EXERCISE BRIEF: Transcribe the full listing exactly.

MATERIAL SHOWN:
● ● ● ●

Context: an optimization exercise on an open-source flow, tuned for small area. The choices shown serve that exercise and are no tape-out recipe.
In this exercise RTL edits were held to simulation tests only and were not proved equivalent to the original.
Power is estimated from default activity; no workload was simulated.

<file path="flow/config.mk">
export PLATFORM = sky130hd
export DESIGN_NAME = reg_bank_mp
export DESIGN_NICKNAME = reg_bank_mp
export VERILOG_FILES = /design/flow/design.v
export SDC_FILE = /design/flow/constraint.sdc
export NUM_CORES = 4
export LEC_CHECK = 0
export CAP_MARGIN = 20
export CORE_MARGIN = 2
export CORE_UTILIZATION = 40
export SLEW_MARGIN = 20
export SYNTH_HIERARCHICAL = 1
export SYNTH_MINIMUM_KEEP_SIZE = 0
</file>
<file path="flow/constraint.sdc">
create_clock -name core_clock -period 5.0 [get_ports {clk}]
set_input_delay 1.0000 -clock core_clock [delete_from_list [all_inputs] [get_ports {clk}]]
set_output_delay 1.0000 -clock core_clock [all_outputs]
set_load 0.01 [all_outputs]
</file>
<file path="flow/design.v">
module reg_bank_mp #(
  parameter int WL       = 32,
  parameter int AL       = 5,
  parameter int NRD      = 2,
  parameter int ZERO_REG = 1
) (
  input  logic              clk,
  input  logic              rst_n,
  input  logic              wr_en,
  input  logic [AL-1:0]     w_addr,
  input  logic [WL-1:0]     w_data,
  input  logic              rsv_en,
  input  logic [AL-1:0]     rsv_addr,
  input  logic [NRD-1:0]    rd_en,
  input  logic [NRD*AL-1:0] r_addr,
  output logic [NRD*WL-1:0] r_data,
  output logic [NRD-1:0]    r_valid,
  output logic [NRD-1:0]    r_pending
);
  localparam int DEPTH = 1 << AL;
  localparam int E0    = (ZERO_REG != 0) ? 1 : 0;   
  localparam int NE    = DEPTH - E0;                 
  localparam int NS    = NE + 2;                     
  localparam int NG    = (NS + 2) / 3;               
  logic [NE*WL-1:0] mem_reg;    
  logic [NE*WL-1:0] mem_nxt;
  logic [NE-1:0]    vld_reg;    
  logic [NE-1:0]    pend_reg;
  logic [NE-1:0]    we;         
  logic [NE-1:0]    wn;         
  logic [NE-1:0]    rs;         
  logic             wr_ok;
  assign wr_ok = wr_en && !((ZERO_REG != 0) && (w_addr == '0));
  always_comb begin
    for (int k = 0; k < NE; k++) begin
      we[k] = wr_en  && (w_addr   == AL'(k + E0));
      wn[k] = !we[k];
      rs[k] = rsv_en && (rsv_addr == AL'(k + E0));
    end
  end
  for (genvar k = 0; k < NE; k++) begin : g_wmux
    reg_bank_mp_wmux #(.W(WL)) u_wmux (
      .we (we[k]),
      .wn (wn[k]),
      .d  (w_data),
      .q  (mem_reg[k*WL +: WL]),
      .y  (mem_nxt[k*WL +: WL])
    );
  end
  always_ff @(posedge clk) begin
    mem_reg <= mem_nxt;
  end
  always_ff @(posedge clk or negedge rst_n) begin
    if (!rst_n) begin
      vld_reg  <= '0;
      pend_reg <= '0;
    end else begin
      vld_reg  <= vld_reg | we;
      pend_reg <= rs | (pend_reg & ~we);
    end
  end
  for (genvar gi = 0; gi < NRD; gi++) begin : g_port
    logic [AL-1:0]    addr;
    logic [NE-1:0]    hit;
    logic             byp;
    logic [NG*3-1:0]  sel;       
    logic [NG*3*WL-1:0] din;
    logic [NG*WL-1:0] grp_n;     
    logic [WL-1:0]    data_next;
    logic             pend_next;
    logic [WL-1:0]    data_reg;
    logic             pend_out_reg;
    logic             valid_reg;
    assign addr = r_addr[gi*AL +: AL];
    always_comb begin
      for (int k = 0; k < NE; k++) begin
        hit[k] = (addr == AL'(k + E0));
      end
      byp = wr_ok && (w_addr == addr);
      sel = '0;
      sel[NE-1:0] = {NE{rd_en[gi] && !byp}} & hit & vld_reg;
      sel[NE]     = rd_en[gi] && byp;
      sel[NE+1]   = !rd_en[gi];
      din = '0;
      din[NE*WL-1:0]          = mem_reg;
      din[NE*WL +: WL]        = w_data;
      din[(NE+1)*WL +: WL]    = data_reg;
      pend_next = rd_en[gi] ? (|(hit & rs) | (!byp && |(hit & pend_reg))) : pend_out_reg;
    end
    for (genvar g = 0; g < NG; g++) begin : g_grp
      reg_bank_mp_aoi3 #(.W(WL)) u_aoi (
        .s  (sel[g*3 +: 3]),
        .d  (din[g*3*WL +: 3*WL]),
        .yn (grp_n[g*WL +: WL])
      );
    end
    reg_bank_mp_nandn #(.N(NG), .W(WL)) u_or (
      .a (grp_n),
      .y (data_next)
    );
    always_ff @(posedge clk or negedge rst_n) begin
      if (!rst_n) begin
        data_reg     <= '0;
        pend_out_reg <= 1'b0;
        valid_reg    <= 1'b0;
      end else begin
        valid_reg    <= rd_en[gi];
        data_reg     <= data_next;
        pend_out_reg <= pend_next;
      end
    end
    assign r_data[gi*WL +: WL] = data_reg;
    assign r_pending[gi]       = pend_out_reg;
    assign r_valid[gi]         = valid_reg;
  end
endmodule
module reg_bank_mp_wmux #(
  parameter int W = 1
) (
  input  logic         we,
  input  logic         wn,
  input  logic [W-1:0] d,
  input  logic [W-1:0] q,
  output logic [W-1:0] y
);
  assign y = (d & {W{we}}) | (q & {W{wn}});
endmodule
module reg_bank_mp_aoi3 #(
  parameter int W = 1
) (
  input  logic [2:0]     s,
  input  logic [3*W-1:0] d,
  output logic [W-1:0]   yn
);
  assign yn = ~((d[0 +: W] & {W{s[0]}}) | (d[W +: W] & {W{s[1]}}) | (d[2*W +: W] & {W{s[2]}}));
endmodule
module reg_bank_mp_nandn #(
  parameter int N = 1,
  parameter int W = 1
) (
  input  logic [N*W-1:0] a,
  output logic [W-1:0]   y
);
  always_comb begin
    y = '1;
    for (int i = 0; i < N; i++) begin
      y = y & a[i*W +: W];
    end
    y = ~y;
  end
endmodule
</file>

● ● ● ●

THE COMPLETED TASK:
Context: an optimization exercise on an open-source flow, tuned for small area. The choices shown serve that exercise and are no tape-out recipe.
In this exercise RTL edits were held to simulation tests only and were not proved equivalent to the original.
Power is estimated from default activity; no workload was simulated.

<file path="flow/config.mk">
export PLATFORM = sky130hd
export DESIGN_NAME = reg_bank_mp
export DESIGN_NICKNAME = reg_bank_mp
export VERILOG_FILES = /design/flow/design.v
export SDC_FILE = /design/flow/constraint.sdc
export NUM_CORES = 4
export LEC_CHECK = 0
export CAP_MARGIN = 20
export CORE_MARGIN = 2
export CORE_UTILIZATION = 40
export SLEW_MARGIN = 20
export SYNTH_HIERARCHICAL = 1
export SYNTH_MINIMUM_KEEP_SIZE = 0
</file>
<file path="flow/constraint.sdc">
create_clock -name core_clock -period 5.0 [get_ports {clk}]
set_input_delay 1.0000 -clock core_clock [delete_from_list [all_inputs] [get_ports {clk}]]
set_output_delay 1.0000 -clock core_clock [all_outputs]
set_load 0.01 [all_outputs]
</file>
<file path="flow/design.v">
module reg_bank_mp #(
  parameter int WL       = 32,
  parameter int AL       = 5,
  parameter int NRD      = 2,
  parameter int ZERO_REG = 1
) (
  input  logic              clk,
  input  logic              rst_n,
  input  logic              wr_en,
  input  logic [AL-1:0]     w_addr,
  input  logic [WL-1:0]     w_data,
  input  logic              rsv_en,
  input  logic [AL-1:0]     rsv_addr,
  input  logic [NRD-1:0]    rd_en,
  input  logic [NRD*AL-1:0] r_addr,
  output logic [NRD*WL-1:0] r_data,
  output logic [NRD-1:0]    r_valid,
  output logic [NRD-1:0]    r_pending
);
  localparam int DEPTH = 1 << AL;
  localparam int E0    = (ZERO_REG != 0) ? 1 : 0;   
  localparam int NE    = DEPTH - E0;                 
  localparam int NS    = NE + 2;                     
  localparam int NG    = (NS + 2) / 3;               
  logic [NE*WL-1:0] mem_reg;    
  logic [NE*WL-1:0] mem_nxt;
  logic [NE-1:0]    vld_reg;    
  logic [NE-1:0]    pend_reg;
  logic [NE-1:0]    we;         
  logic [NE-1:0]    wn;         
  logic [NE-1:0]    rs;         
  logic             wr_ok;
  assign wr_ok = wr_en && !((ZERO_REG != 0) && (w_addr == '0));
  always_comb begin
    for (int k = 0; k < NE; k++) begin
      we[k] = wr_en  && (w_addr   == AL'(k + E0));
      wn[k] = !we[k];
      rs[k] = rsv_en && (rsv_addr == AL'(k + E0));
    end
  end
  for (genvar k = 0; k < NE; k++) begin : g_wmux
    reg_bank_mp_wmux #(.W(WL)) u_wmux (
      .we (we[k]),
      .wn (wn[k]),
      .d  (w_data),
      .q  (mem_reg[k*WL +: WL]),
      .y  (mem_nxt[k*WL +: WL])
    );
  end
  always_ff @(posedge clk) begin
    mem_reg <= mem_nxt;
  end
  always_ff @(posedge clk or negedge rst_n) begin
    if (!rst_n) begin
      vld_reg  <= '0;
      pend_reg <= '0;
    end else begin
      vld_reg  <= vld_reg | we;
      pend_reg <= rs | (pend_reg & ~we);
    end
  end
  for (genvar gi = 0; gi < NRD; gi++) begin : g_port
    logic [AL-1:0]    addr;
    logic [NE-1:0]    hit;
    logic             byp;
    logic [NG*3-1:0]  sel;       
    logic [NG*3*WL-1:0] din;
    logic [NG*WL-1:0] grp_n;     
    logic [WL-1:0]    data_next;
    logic             pend_next;
    logic [WL-1:0]    data_reg;
    logic             pend_out_reg;
    logic             valid_reg;
    assign addr = r_addr[gi*AL +: AL];
    always_comb begin
      for (int k = 0; k < NE; k++) begin
        hit[k] = (addr == AL'(k + E0));
      end
      byp = wr_ok && (w_addr == addr);
      sel = '0;
      sel[NE-1:0] = {NE{rd_en[gi] && !byp}} & hit & vld_reg;
      sel[NE]     = rd_en[gi] && byp;
      sel[NE+1]   = !rd_en[gi];
      din = '0;
      din[NE*WL-1:0]          = mem_reg;
      din[NE*WL +: WL]        = w_data;
      din[(NE+1)*WL +: WL]    = data_reg;
      pend_next = rd_en[gi] ? (|(hit & rs) | (!byp && |(hit & pend_reg))) : pend_out_reg;
    end
    for (genvar g = 0; g < NG; g++) begin : g_grp
      reg_bank_mp_aoi3 #(.W(WL)) u_aoi (
        .s  (sel[g*3 +: 3]),
        .d  (din[g*3*WL +: 3*WL]),
        .yn (grp_n[g*WL +: WL])
      );
    end
    reg_bank_mp_nandn #(.N(NG), .W(WL)) u_or (
      .a (grp_n),
      .y (data_next)
    );
    always_ff @(posedge clk or negedge rst_n) begin
      if (!rst_n) begin
        data_reg     <= '0;
        pend_out_reg <= 1'b0;
        valid_reg    <= 1'b0;
      end else begin
        valid_reg    <= rd_en[gi];
        data_reg     <= data_next;
        pend_out_reg <= pend_next;
      end
    end
    assign r_data[gi*WL +: WL] = data_reg;
    assign r_pending[gi]       = pend_out_reg;
    assign r_valid[gi]         = valid_reg;
  end
endmodule
module reg_bank_mp_wmux #(
  parameter int W = 1
) (
  input  logic         we,
  input  logic         wn,
  input  logic [W-1:0] d,
  input  logic [W-1:0] q,
  output logic [W-1:0] y
);
  assign y = (d & {W{we}}) | (q & {W{wn}});
endmodule
module reg_bank_mp_aoi3 #(
  parameter int W = 1
) (
  input  logic [2:0]     s,
  input  logic [3*W-1:0] d,
  output logic [W-1:0]   yn
);
  assign yn = ~((d[0 +: W] & {W{s[0]}}) | (d[W +: W] & {W{s[1]}}) | (d[2*W +: W] & {W{s[2]}}));
endmodule
module reg_bank_mp_nandn #(
  parameter int N = 1,
  parameter int W = 1
) (
  input  logic [N*W-1:0] a,
  output logic [W-1:0]   y
);
  always_comb begin
    y = '1;
    for (int i = 0; i < N; i++) begin
      y = y & a[i*W +: W];
    end
    y = ~y;
  end
endmodule
</file>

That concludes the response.